Benedict Sestini, SJ (born Benedetto Sestini; March 20, 1816 – January 17, 1890) was a Jesuit astronomer, mathematician and architect, who worked in Italy and the U.S.

==Career==
Sestini was born in Florence, Italy, on March 20, 1816. He entered the Society of Jesus in Rome on October 30, 1836, and studied at the Roman College (now Pontifical Gregorian University) where he followed the courses of Vincent Caraffa, the professor of mathematics. He was appointed assistant to Francesco de Vico, director of the Vatican Observatory. Sestini was ordained in 1844, and then held the chair of higher mathematics at the Roman College.

He published a work of astronomy called Catalogue of Star-Colors in his Memoirs of the Roman College, 1845 and 1847. The second memoir includes the first, and forms the entire catalogue, except the twelve celestial charts that accompanied the first.

The Revolution of 1848 caused him to flee Rome. The second memoir was in the printer's hands then and the revolution prevented completion of the work. The colour catalogue is the first general review of the heavens for star-colours, from the North Pole to 30 degrees south of the Equator.

Sestini went the United States and lived mainly at Georgetown College for twenty years.

From 1848 until his retirement 1884, Sestini was intensely engaged in teaching mathematics to the Jesuit scholastics. He published a series of textbooks on algebra, geometry and trigonometry, analytical geometry, and calculus. He wrote treatises on natural science for the use of his pupils; some of these were lithographed and others were privately printed at Woodstock: Theoretical Mechanics in 1873; Animal Physics in 1874; and Principles of Cosmography in 1878.

At Georgetown Observatory, in 1850, Sestini made a series of sunspot drawings, which were engraved and published (44 plates) as "Appendix A" of the Naval Observatory volume for 1847, printed in 1853. The work was republished in 1898.

Sestini was the architect of St. Aloysius Church, Washington, DC, which opened in 1859.

Around 1869 Sestini collaborated with John Rudolph Niernsee on the architectural plans for Building 1 of the new Jesuit scholasticate (college) in Woodstock, Maryland (Woodstock College). He moved to the college when it opened in 1869 and stayed there until 1884.

Sestini founded the American Messenger of the Sacred Heart in 1866, and retained editorial control of it until 1885; during these years he was also head director of the Apostleship of Prayer in the United States. He had many difficulties to contend with in launching and sustaining the "Messenger", and in directing the League of the Sacred Heart.

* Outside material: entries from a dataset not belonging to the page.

==> config.mk <==
export PLATFORM = sky130hd
export DESIGN_NAME = btc_host_link
export DESIGN_NICKNAME = d
export VERILOG_FILES = /design/src/rtl/btc_host_link.sv
export SDC_FILE = /design/constraint.sdc
export NUM_CORES = 2
export LEC_CHECK = 0
export CAP_MARGIN = 20
export CELL_PAD_IN_SITES_DETAIL_PLACEMENT = 1
export CELL_PAD_IN_SITES_GLOBAL_PLACEMENT = 1
export CORE_AREA = 3 3 358 360
export CTS_BUF_LIST = sky130_fd_sc_hd__clkbuf_4
export DETAILED_ROUTE_END_ITERATION = 6
export DIE_AREA = 0 0 361 363
export PLACE_DENSITY_LB_ADDON = 0.1
export RECOVER_POWER = 25
export SLEW_MARGIN = 20
export SYNTH_ARGS = -nofsm -noshare
export SYNTH_HDL_FRONTEND = slang
export SYNTH_SLANG_ARGS = --single-unit
==> constraint.sdc <==
create_clock -name clk -period 3.6 [get_ports clk]
set_clock_uncertainty 0.2 [all_clocks]
set_input_delay 0.72 -clock clk [delete_from_list [all_inputs] [get_ports clk]]
set_output_delay 0.72 -clock clk [all_outputs]
set_load 0.01 [all_outputs]
==> src/rtl/btc_host_link.sv <==
// btc_host_link
//
// Host-side driver for the tt_um_bitcoin miner's pin-level handshake.
// A block header is latched on an accepted start and sent to the miner as
// WORDS 16-bit words, MSB word first, one word per miner request. After the
// miner raises done, HASH_BYTES hash bytes are read back with an rq/ack
// handshake and placed into the hash output by miner address.
//
// Ports
//   clk            system clock
//   rst_n          synchronous active-low reset
//   start          one-cycle job start (accepted in IDLE, DONE, ERR)
//   header         block header, word i = header[639-16i -: 16]
//   busy           high while a job is in progress
//   hash_valid     high in DONE
//   hash           captured hash, miner address a -> hash[255-8a -: 8]
//   err            high in ERR (timeout or protocol error)
//   miner_uo       miner status: [5:0] addr, [6] done, [7] rq
//   miner_uio_out  miner read data
//   miner_ui       write phase: word[15:8]; read phase: {ack, 7'b0}
//   miner_uio      write phase: word[7:0]; otherwise 0
//
// Optional build macro
//   BTC_HOST_SYNC_EN  when defined, miner_uo and miner_uio_out pass through
//                     2-flop synchronizers before use (adds 2 cycles of
//                     input latency); use when the miner clock is unrelated.

module btc_host_link #(
  parameter int WORDS      = 40,
  parameter int HASH_BYTES = 32,
  parameter int TIMEOUT    = 65535
) (
  input  logic                      clk,
  input  logic                      rst_n,
  input  logic                      start,
  input  logic [16*WORDS-1:0]       header,
  output logic                      busy,
  output logic                      hash_valid,
  output logic [8*HASH_BYTES-1:0]   hash,
  output logic                      err,
  input  logic [7:0]                miner_uo,
  input  logic [7:0]                miner_uio_out,
  output logic [7:0]                miner_ui,
  output logic [7:0]                miner_uio
);

  localparam int IW = $clog2(WORDS + 1);
  localparam int CW = $clog2(HASH_BYTES + 1);
  localparam int TW = (TIMEOUT > 0) ? $clog2(TIMEOUT + 1) : 1;
  localparam logic [TW-1:0] TIMEOUT_V = TW'(TIMEOUT);

  typedef enum logic [2:0] {
    IDLE, W_RQ, W_LOW, W_DONE, R_RQ, R_LOW, DONE, ERR
  } state_t;

  state_t state, state_nxt;

  logic [16*WORDS-1:0]     header_q, header_nxt;
  logic [IW-1:0]           idx, idx_nxt;
  logic [CW-1:0]           count, count_nxt;
  logic [TW-1:0]           wait_cnt, wait_cnt_nxt;
  logic [8*HASH_BYTES-1:0] hash_nxt;
  logic [7:0]              ui_nxt, uio_nxt;
  logic                    busy_nxt, hash_valid_nxt, err_nxt;

  logic [7:0]  uo_s, data_s;
  logic        rq, done_in, timeout_hit, in_wait;
  logic [5:0]  addr;
  logic [15:0] word_cur;

`ifdef BTC_HOST_SYNC_EN
  logic [7:0] uo_meta, uo_sync, data_meta, data_sync;

  // Two-stage synchronizers for the miner's status and read-data pins.
  always_ff @(posedge clk) begin
    if (!rst_n) begin
      uo_meta   <= '0;
      uo_sync   <= '0;
      data_meta <= '0;
      data_sync <= '0;
    end else begin
      uo_meta   <= miner_uo;
      uo_sync   <= uo_meta;
      data_meta <= miner_uio_out;
      data_sync <= data_meta;
    end
  end

  assign uo_s   = uo_sync;
  assign data_s = data_sync;
`else
  assign uo_s   = miner_uo;
  assign data_s = miner_uio_out;
`endif

  assign rq       = uo_s[7];
  assign done_in  = uo_s[6];
  assign addr     = uo_s[5:0];
  assign word_cur = header_q[16*WORDS-1 - 16*int'(idx) -: 16];

  assign in_wait = (state == W_RQ) || (state == W_LOW) || (state == W_DONE) ||
                   (state == R_RQ) || (state == R_LOW);

  // A timeout of 0 disables the watchdog entirely.
  assign timeout_hit = (TIMEOUT != 0) && in_wait && (wait_cnt == TIMEOUT_V);

  // State and all registered outputs.
  always_ff @(posedge clk) begin
    if (!rst_n) begin
      state      <= IDLE;
      header_q   <= '0;
      idx        <= '0;
      count      <= '0;
      wait_cnt   <= '0;
      hash       <= '0;
      miner_ui   <= '0;
      miner_uio  <= '0;
      busy       <= 1'b0;
      hash_valid <= 1'b0;
      err        <= 1'b0;
    end else begin
      state      <= state_nxt;
      header_q   <= header_nxt;
      idx        <= idx_nxt;
      count      <= count_nxt;
      wait_cnt   <= wait_cnt_nxt;
      hash       <= hash_nxt;
      miner_ui   <= ui_nxt;
      miner_uio  <= uio_nxt;
      busy       <= busy_nxt;
      hash_valid <= hash_valid_nxt;
      err        <= err_nxt;
    end
  end

  // Next-state logic. The watchdog takes priority over a handshake event
  // arriving in the same cycle.
  always_comb begin
    state_nxt = state;
    case (state)
      IDLE, DONE, ERR: if (start) state_nxt = W_RQ;
      W_RQ: begin
        if (timeout_hit) state_nxt = ERR;
        else if (rq)     state_nxt = W_LOW;
      end
      W_LOW: begin
        if (timeout_hit) state_nxt = ERR;
        else if (!rq)    state_nxt = (idx == IW'(WORDS - 1)) ? W_DONE : W_RQ;
      end
      W_DONE: begin
        if (timeout_hit)  state_nxt = ERR;
        else if (done_in) state_nxt = R_RQ;
      end
      R_RQ: begin
        if (timeout_hit) state_nxt = ERR;
        else if (rq)     state_nxt = addr[5] ? ERR : R_LOW;
      end
      R_LOW: begin
        if (timeout_hit) state_nxt = ERR;
        else if (!rq)    state_nxt = (count == CW'(HASH_BYTES - 1)) ? DONE : R_RQ;
      end
      default: state_nxt = IDLE;
    endcase
  end

  // Output and datapath next values; everything holds unless a transition
  // below changes it, which keeps the last word on the pins through W_DONE.
  always_comb begin
    header_nxt = header_q;
    idx_nxt    = idx;
    count_nxt  = count;
    hash_nxt   = hash;
    ui_nxt     = miner_ui;
    uio_nxt    = miner_uio;

    if (state_nxt != state) wait_cnt_nxt = '0;
    else if (in_wait)       wait_cnt_nxt = wait_cnt + 1'b1;
    else                    wait_cnt_nxt = '0;

    case (state)
      IDLE, DONE, ERR: begin
        if (start) begin
          header_nxt = header;
          hash_nxt   = '0;
          idx_nxt    = '0;
          count_nxt  = '0;
          ui_nxt     = '0;
          uio_nxt    = '0;
        end
      end
      W_RQ: begin
        if (state_nxt == W_LOW) begin
          ui_nxt  = word_cur[15:8];
          uio_nxt = word_cur[7:0];
        end
      end
      W_LOW: begin
        if (state_nxt == W_RQ) idx_nxt = idx + 1'b1;
      end
      W_DONE: begin
        if (state_nxt == R_RQ) begin
          ui_nxt  = '0;
          uio_nxt = '0;
        end
      end
      R_RQ: begin
        // Byte is captured on the same edge that raises ack.
        if (state_nxt == R_LOW) begin
          hash_nxt[8*HASH_BYTES-1 - 8*int'(addr[4:0]) -: 8] = data_s;
          ui_nxt = 8'h80;
        end
      end
      R_LOW: begin
        if ((state_nxt == R_RQ) || (state_nxt == DONE)) begin
          ui_nxt    = '0;
          count_nxt = count + 1'b1;
        end
      end
      default: ;
    endcase

    if ((state_nxt == ERR) && (state != ERR)) begin
      ui_nxt  = '0;
      uio_nxt = '0;
    end

    busy_nxt       = !((state_nxt == IDLE) || (state_nxt == DONE) || (state_nxt == ERR));
    hash_valid_nxt = (state_nxt == DONE);
    err_nxt        = (state_nxt == ERR);
  end

endmodule

Word level (Yosys, flattened, before mapping)

Cells that the tools add are included.
Widths: inputs -> output; s select.

Flip-flop bits (word level): 946
Input port bits: 659
Logic and storage cells: 104
Output and inout port bits: 275

Bitwise gates (word level): 2
Muxes and demuxes: 32
Eq/ne operators: 24
Add/subtract/negate cells: 6
Shift operators: 3
Reductions and logical operators: 26

Operator list:

| cell                     | count |
|---|---|
| $shiftx 655x11->16       | 1 |
| $mux 256                 | 2 |
| $pmux 256 s2             | 1 |
| $shift 8x33->263 const A | 1 |
| $shiftx 8x33->263        | 1 |
| $bwmux 256               | 1 |
| $mux 8                   | 6 |
| $pmux 8 s5               | 1 |
| $mux 3                   | 11 |
| $neg 9->33               | 1 |
| $eq 3x3->1 const B       | 8 |
| $pmux 6 s2               | 2 |
| $pmux 8 s3               | 1 |
| $mux 6                   | 3 |
| $pmux 3 s6               | 1 |
| $add 16x1->16 const B    | 1 |
| $eq 16x16->1 const B     | 1 |
| $add 6x1->6 const B      | 2 |
| $sub 10x10->11 const A   | 1 |
| $ne 2x1->1 const B       | 5 |
| $eq 3x2->1 const B       | 3 |
| $reduce_and 3->1         | 3 |
| $sub 8x8->9 const A      | 1 |
| $logic_or 1x1->1         | 7 |
| other kinds (19)         | 28 |

Depth between registers and ports, before layout

Word-level depth: 12
Gate-level depth with buffers: 11
Gate-level depth less buffers: 9

Worst setup path before layout

OpenSTA, ideal clock, no wires.

Kind: flip-flop to flip-flop
Start: register idx[3]
End: register miner_ui[7]
Buffers on the path: 2
Data required time: 3.314 ns
Data arrival time: 2.720 ns
Setup time: 0.086 ns
Clock period less this slack: 3.006 ns
Slack: 0.594 ns
Cell stages (with the launch flop): 11
Cells stage by stage: dfxtp_1 > inv_2 > buf_1 > ha_1 > xor2_1 > clkbuf_1 > nand2_1 > a211o_1 > o2111ai_1 > a21oi_1 > a211oi_1

Cells in the longest elaborated chain, start to end: 9

Ends and longest elaborated chain:

| element                                                | RTL line | source |
|---|---|---|
| start, declared                                        | 59       | `logic [IW-1:0] idx, idx_nxt;` |
| start signal, assigned                                 | 124      | `idx <= idx_nxt;` |
| branches (longest 9 deep; another with $sub 10x10->11) | -        |  |
| end signal, assigned                                   | 128      | `miner_ui <= ui_nxt;` |
| end, declared                                          | 43       | `output logic [7:0] miner_ui,` |

Several ways; the timed one is not identified. The select of a mux whose other input is x is not followed.
A chain may end at the register's enable or synchronous reset.

Final worst setup path

Start: register state[2]
End: register header_q[170]

Cells in the longest elaborated chain, start to end: 3

Ends and longest elaborated chain:

| element                                              | RTL line | source |
|---|---|---|
| start, declared                                      | 56       | `state_t state, state_nxt;` |
| start signal, assigned                               | 122      | `state <= state_nxt;` |
| $eq 3x3->1 / $logic_not 3->1 (equally long branches) | 180      | `case (state)` |
| $reduce_or 3->1 *                                    | 180      |  |
| $reduce_and 2->1 (no line) *                         | -        |  |
| end signal, assigned                                 | 123      | `header_q <= header_nxt;` |
| end, declared                                        | 58       | `logic [16*WORDS-1:0] header_q, header_nxt;` |

Mark *: on every way between the ends. The rest lies on a longest branch, timed or not.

His last astronomical work was from his observations of the total eclipse of July 29, 1878, in Denver, Colorado. A sketch of the corona as it appeared to him was published in the Catholic Quarterly Review.

Because his health was declining, he was transferred in 1885 to the novitiate in Frederick, Maryland, where paralysis eventually ended his career. He died there on January 17, 1890.